Hilos Desenrollados

Del turboliberalismo al caos

Protestas en California (Junio 2025)

En las calles de Los Ángeles y otras grandes ciudades norteamericanas, las imágenes se repiten con alarmante familiaridad: autos policiales volcados, agentes del orden acorralados, banderas extranjeras ondeando desafiantes sobre suelo estadounidense, y la estrella solitaria de nuestra enseña nacional ardiendo entre gritos de odio. Lo que muchos aún no se atreven a decir es que este escenario no es fruto de la espontaneidad popular ni de una simple crisis social. Este caos tiene una raíz ideológica, un sustrato filosófico que le sirve de legitimación: el turboliberalismo.

Sí, turboliberalismo. Así llamamos aquí a esa peligrosa corriente que, disfrazada de “amor por la libertad”, predica la necesidad de reducir el Estado a su mínima expresión, e incluso sueña con eliminarlo por completo. Se presentan como adalides de la libertad individual, pero en el fondo son doctrinas antisoberanas, antirrepublicanas y, en última instancia, antinacionales. Esta teoría minarquista y casi anárquica —camuflada de filosofía política— es el combustible ideológico que alimenta la hoguera del desorden.

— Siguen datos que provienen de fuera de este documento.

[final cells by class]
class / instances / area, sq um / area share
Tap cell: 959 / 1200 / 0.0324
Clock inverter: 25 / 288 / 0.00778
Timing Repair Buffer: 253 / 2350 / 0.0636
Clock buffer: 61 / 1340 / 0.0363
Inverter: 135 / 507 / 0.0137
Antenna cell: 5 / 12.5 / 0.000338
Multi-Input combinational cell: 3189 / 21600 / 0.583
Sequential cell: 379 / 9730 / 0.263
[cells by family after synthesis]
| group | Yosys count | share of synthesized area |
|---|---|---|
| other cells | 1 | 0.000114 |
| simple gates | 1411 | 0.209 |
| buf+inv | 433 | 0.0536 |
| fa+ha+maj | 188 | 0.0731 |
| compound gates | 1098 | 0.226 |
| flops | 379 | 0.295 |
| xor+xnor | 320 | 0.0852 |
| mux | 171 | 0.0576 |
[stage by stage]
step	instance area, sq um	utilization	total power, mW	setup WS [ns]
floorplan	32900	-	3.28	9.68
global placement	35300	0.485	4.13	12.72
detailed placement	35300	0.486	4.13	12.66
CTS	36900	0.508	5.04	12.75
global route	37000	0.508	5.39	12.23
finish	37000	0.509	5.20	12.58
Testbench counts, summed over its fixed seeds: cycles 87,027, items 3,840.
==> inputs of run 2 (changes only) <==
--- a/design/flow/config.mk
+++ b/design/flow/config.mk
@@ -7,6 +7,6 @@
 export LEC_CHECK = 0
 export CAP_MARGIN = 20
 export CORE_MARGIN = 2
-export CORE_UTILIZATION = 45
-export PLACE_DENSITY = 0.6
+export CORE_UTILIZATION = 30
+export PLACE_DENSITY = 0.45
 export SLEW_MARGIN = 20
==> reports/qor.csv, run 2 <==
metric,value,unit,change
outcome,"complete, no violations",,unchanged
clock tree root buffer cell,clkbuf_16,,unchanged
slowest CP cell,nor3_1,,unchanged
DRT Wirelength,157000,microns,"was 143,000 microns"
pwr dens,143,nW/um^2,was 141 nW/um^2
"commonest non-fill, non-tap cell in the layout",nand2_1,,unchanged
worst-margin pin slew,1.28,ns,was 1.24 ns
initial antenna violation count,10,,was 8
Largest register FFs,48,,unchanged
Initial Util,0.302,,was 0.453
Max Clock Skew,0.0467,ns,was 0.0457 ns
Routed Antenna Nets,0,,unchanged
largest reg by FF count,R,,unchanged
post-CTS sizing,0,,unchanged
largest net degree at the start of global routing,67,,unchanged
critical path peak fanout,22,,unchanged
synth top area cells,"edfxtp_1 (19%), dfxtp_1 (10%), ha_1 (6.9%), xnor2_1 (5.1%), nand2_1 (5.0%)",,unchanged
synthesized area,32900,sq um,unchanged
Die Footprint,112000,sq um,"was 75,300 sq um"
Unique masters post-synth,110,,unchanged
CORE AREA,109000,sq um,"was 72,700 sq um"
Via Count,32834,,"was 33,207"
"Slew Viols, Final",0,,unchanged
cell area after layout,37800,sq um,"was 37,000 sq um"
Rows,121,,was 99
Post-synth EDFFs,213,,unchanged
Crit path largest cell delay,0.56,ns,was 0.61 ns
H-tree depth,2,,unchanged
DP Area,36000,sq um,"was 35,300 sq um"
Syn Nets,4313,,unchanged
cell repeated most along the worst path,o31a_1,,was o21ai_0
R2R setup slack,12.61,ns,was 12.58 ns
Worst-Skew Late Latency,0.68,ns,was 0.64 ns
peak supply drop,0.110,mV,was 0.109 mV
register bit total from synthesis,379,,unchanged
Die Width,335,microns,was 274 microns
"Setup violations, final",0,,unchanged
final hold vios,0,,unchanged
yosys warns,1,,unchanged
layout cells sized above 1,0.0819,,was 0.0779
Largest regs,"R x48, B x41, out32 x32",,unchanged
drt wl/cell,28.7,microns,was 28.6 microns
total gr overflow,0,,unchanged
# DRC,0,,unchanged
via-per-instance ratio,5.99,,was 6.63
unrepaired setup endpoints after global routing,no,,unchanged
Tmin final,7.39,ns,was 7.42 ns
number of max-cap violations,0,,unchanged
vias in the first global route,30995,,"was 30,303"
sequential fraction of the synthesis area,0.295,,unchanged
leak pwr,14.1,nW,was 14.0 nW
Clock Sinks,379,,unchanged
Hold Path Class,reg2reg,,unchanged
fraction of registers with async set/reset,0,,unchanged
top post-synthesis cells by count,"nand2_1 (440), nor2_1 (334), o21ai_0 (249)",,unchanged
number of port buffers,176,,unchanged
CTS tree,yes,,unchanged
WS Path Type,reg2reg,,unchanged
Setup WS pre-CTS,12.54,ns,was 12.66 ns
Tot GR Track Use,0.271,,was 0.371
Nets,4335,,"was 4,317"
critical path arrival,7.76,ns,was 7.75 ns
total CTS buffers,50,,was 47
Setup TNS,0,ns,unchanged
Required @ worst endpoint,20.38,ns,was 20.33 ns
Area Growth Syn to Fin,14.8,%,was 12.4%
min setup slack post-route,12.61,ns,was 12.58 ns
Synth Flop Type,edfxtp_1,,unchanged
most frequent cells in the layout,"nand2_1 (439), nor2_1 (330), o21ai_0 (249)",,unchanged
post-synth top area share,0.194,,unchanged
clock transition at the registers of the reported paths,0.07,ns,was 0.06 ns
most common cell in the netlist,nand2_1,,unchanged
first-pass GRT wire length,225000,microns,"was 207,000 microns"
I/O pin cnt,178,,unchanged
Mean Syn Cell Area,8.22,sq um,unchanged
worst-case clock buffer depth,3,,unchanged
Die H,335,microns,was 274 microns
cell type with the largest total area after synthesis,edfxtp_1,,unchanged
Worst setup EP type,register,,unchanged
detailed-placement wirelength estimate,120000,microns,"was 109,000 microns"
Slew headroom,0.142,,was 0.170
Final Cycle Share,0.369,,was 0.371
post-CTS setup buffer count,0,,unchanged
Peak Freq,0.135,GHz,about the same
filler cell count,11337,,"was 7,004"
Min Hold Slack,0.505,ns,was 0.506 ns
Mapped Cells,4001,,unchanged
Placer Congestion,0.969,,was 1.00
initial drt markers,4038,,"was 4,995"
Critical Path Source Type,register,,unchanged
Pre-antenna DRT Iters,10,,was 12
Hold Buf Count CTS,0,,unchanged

Los turboliberales sostienen que cualquier forma de autoridad institucional es una amenaza a la libertad. Para ellos, la policía es un vestigio opresivo, la bandera es un trapo sin sentido y la ley es una imposición ilegítima. Su sueño húmedo: un mundo sin gobiernos, sin fronteras, sin símbolos comunes. Su pesadilla: la República Constitucional, con sus límites, su deber de justicia y su defensa del interés general.

Ahora mire usted esas protestas “espontáneas” donde se violan leyes básicas de convivencia, se ataca a los agentes del orden y se enarbolan banderas extranjeras mientras se quema la nuestra. ¿No es esa, acaso, la encarnación práctica del ideal turboliberal? ¿No es esa escena la traducción callejera de su evangelio ideológico?

Ambos, manifestantes radicales y teóricos del turboliberalismo, niegan la legitimidad del Estado como árbitro común. Ambos desprecian la noción de soberanía como un bien colectivo. Ambos detestan todo lo que huela a patria, ley y deber compartido. Y ambos, sin saberlo o sabiéndolo demasiado bien, están construyendo el terreno para el colapso de la nación como comunidad política.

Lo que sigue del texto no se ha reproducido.